PROBLEM DETAILS: Extract each line holding the word "master" from the entries.

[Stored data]
Content starts

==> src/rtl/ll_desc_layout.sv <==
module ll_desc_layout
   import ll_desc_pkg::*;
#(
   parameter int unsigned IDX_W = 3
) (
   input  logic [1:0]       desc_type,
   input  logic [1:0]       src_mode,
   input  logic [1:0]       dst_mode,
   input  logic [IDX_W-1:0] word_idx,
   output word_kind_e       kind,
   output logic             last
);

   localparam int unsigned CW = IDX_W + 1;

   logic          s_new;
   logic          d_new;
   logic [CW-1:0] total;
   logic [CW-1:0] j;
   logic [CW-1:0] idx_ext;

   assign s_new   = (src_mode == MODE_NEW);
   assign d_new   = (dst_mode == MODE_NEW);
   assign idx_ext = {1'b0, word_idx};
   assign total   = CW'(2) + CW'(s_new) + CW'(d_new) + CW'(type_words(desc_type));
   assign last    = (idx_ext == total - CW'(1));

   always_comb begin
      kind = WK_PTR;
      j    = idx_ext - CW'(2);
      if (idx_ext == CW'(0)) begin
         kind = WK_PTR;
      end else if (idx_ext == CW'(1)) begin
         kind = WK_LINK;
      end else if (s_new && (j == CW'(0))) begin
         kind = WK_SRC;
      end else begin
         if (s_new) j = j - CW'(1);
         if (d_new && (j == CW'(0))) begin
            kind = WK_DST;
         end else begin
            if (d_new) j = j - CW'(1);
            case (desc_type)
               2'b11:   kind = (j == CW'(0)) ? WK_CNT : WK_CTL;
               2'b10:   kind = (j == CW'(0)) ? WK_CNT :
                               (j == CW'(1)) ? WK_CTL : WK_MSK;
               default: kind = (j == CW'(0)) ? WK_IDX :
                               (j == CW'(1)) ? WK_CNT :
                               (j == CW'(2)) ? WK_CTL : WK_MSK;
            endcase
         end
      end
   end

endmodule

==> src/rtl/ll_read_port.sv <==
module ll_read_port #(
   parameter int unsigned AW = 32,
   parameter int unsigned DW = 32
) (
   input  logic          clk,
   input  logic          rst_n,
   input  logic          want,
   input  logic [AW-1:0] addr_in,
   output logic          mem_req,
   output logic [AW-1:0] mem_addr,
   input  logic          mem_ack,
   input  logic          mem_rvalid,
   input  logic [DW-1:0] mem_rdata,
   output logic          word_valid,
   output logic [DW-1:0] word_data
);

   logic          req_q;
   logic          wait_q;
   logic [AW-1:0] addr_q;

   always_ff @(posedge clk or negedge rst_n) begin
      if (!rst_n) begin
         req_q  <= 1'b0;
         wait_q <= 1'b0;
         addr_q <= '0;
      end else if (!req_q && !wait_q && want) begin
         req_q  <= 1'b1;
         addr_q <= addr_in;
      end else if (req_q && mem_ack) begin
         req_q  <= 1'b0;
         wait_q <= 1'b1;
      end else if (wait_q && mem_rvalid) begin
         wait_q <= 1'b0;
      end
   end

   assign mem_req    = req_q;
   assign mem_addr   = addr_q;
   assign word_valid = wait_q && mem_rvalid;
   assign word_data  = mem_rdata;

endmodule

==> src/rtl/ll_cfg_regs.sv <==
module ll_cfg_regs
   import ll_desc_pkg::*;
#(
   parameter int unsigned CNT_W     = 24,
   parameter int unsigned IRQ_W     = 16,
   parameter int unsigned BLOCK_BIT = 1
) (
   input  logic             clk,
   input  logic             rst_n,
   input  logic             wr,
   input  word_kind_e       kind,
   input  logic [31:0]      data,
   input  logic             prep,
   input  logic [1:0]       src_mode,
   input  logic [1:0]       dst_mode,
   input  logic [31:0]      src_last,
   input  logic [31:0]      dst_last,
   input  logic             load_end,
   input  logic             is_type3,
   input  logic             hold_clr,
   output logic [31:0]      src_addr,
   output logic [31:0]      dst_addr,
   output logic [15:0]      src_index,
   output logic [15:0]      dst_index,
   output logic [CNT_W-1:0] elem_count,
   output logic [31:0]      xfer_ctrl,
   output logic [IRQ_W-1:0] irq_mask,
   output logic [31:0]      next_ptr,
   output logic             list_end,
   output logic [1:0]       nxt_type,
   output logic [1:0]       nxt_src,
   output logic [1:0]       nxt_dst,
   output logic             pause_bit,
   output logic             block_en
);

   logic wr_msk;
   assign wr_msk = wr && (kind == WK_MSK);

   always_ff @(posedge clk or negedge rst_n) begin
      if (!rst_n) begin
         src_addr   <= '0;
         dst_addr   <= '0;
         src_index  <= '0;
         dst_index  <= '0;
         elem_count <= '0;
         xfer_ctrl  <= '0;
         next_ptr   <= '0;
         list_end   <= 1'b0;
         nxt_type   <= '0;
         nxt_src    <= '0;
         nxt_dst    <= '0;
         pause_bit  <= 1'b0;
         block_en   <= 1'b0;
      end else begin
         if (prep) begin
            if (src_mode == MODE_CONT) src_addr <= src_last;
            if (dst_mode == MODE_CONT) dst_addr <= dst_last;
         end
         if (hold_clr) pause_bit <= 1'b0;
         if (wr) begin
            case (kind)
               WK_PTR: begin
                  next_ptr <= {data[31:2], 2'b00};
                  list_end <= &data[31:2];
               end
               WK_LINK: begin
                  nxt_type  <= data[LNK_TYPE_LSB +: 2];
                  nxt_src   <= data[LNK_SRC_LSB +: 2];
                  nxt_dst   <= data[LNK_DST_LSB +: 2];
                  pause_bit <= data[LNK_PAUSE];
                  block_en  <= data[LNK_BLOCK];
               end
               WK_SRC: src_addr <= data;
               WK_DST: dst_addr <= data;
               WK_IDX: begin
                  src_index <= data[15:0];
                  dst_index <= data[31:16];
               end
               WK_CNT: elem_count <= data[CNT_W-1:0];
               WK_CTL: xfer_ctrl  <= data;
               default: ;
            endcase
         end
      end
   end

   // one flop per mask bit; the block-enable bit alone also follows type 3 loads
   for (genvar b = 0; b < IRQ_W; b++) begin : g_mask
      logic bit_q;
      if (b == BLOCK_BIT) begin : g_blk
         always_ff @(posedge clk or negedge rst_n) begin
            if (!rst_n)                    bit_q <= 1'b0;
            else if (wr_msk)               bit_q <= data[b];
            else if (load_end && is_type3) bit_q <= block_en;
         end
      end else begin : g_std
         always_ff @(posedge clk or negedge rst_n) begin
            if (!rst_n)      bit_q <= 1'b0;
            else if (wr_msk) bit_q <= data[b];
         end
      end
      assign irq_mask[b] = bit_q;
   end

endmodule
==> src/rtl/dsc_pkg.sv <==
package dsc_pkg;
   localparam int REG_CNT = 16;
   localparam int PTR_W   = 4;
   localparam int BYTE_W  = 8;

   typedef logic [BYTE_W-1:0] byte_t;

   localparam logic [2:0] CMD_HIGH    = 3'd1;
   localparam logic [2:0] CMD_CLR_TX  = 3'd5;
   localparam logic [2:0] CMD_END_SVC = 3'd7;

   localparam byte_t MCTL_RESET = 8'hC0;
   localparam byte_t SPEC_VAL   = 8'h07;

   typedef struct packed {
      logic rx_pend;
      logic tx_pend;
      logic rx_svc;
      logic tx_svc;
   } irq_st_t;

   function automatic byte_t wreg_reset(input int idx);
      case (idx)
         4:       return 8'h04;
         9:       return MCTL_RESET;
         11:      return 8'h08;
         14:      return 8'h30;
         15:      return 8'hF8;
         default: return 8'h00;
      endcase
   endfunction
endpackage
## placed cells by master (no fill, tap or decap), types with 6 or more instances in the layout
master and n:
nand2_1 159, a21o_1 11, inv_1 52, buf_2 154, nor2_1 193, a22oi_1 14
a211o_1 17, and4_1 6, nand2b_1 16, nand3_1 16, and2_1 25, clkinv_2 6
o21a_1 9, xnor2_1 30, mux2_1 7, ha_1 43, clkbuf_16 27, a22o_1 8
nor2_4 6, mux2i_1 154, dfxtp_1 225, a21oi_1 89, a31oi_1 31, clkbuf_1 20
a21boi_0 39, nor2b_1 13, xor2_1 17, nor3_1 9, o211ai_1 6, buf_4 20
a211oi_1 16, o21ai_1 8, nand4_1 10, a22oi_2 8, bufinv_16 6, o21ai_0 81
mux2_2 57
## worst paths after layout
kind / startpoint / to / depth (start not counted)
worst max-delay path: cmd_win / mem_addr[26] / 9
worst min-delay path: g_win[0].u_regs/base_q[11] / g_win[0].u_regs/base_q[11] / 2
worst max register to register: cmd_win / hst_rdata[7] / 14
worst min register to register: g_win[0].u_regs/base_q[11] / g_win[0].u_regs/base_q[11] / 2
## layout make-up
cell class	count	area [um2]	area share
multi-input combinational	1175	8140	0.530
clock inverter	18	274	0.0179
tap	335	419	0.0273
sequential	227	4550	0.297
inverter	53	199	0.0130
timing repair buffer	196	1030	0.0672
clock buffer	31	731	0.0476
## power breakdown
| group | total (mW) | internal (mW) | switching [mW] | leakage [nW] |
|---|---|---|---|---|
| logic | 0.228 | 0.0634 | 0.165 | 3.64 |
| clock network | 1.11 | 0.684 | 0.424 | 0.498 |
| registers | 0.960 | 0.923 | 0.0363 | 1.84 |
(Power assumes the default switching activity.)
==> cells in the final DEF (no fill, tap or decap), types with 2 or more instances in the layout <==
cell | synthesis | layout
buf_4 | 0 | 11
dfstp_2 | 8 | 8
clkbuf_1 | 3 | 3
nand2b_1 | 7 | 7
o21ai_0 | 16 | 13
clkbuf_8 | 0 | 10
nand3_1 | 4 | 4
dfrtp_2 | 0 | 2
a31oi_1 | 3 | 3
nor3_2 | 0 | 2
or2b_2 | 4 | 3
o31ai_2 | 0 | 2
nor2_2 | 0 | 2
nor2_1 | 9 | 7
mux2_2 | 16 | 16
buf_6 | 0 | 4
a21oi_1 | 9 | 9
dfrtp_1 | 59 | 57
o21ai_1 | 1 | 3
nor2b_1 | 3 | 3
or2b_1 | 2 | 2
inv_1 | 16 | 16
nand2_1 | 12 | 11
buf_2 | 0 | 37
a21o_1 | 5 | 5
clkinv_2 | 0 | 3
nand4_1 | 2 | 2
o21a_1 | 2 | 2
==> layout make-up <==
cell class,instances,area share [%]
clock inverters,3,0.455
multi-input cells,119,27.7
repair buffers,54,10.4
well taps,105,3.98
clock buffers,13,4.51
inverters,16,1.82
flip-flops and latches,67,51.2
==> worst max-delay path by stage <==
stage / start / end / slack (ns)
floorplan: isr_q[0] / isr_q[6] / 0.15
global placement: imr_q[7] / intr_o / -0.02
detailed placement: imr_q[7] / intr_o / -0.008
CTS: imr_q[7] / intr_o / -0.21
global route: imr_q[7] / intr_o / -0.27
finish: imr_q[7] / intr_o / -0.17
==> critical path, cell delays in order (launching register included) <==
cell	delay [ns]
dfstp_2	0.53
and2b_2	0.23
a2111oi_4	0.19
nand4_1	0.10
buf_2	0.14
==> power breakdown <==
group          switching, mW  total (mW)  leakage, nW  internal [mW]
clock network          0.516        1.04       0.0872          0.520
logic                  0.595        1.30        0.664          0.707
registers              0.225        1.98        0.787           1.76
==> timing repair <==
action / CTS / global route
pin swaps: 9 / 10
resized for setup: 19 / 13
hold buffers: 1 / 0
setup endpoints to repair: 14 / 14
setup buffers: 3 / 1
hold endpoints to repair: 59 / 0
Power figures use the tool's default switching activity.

Content ends

WRITTEN RESPONSE:
## placed cells by master (no fill, tap or decap), types with 6 or more instances in the layout
master and n:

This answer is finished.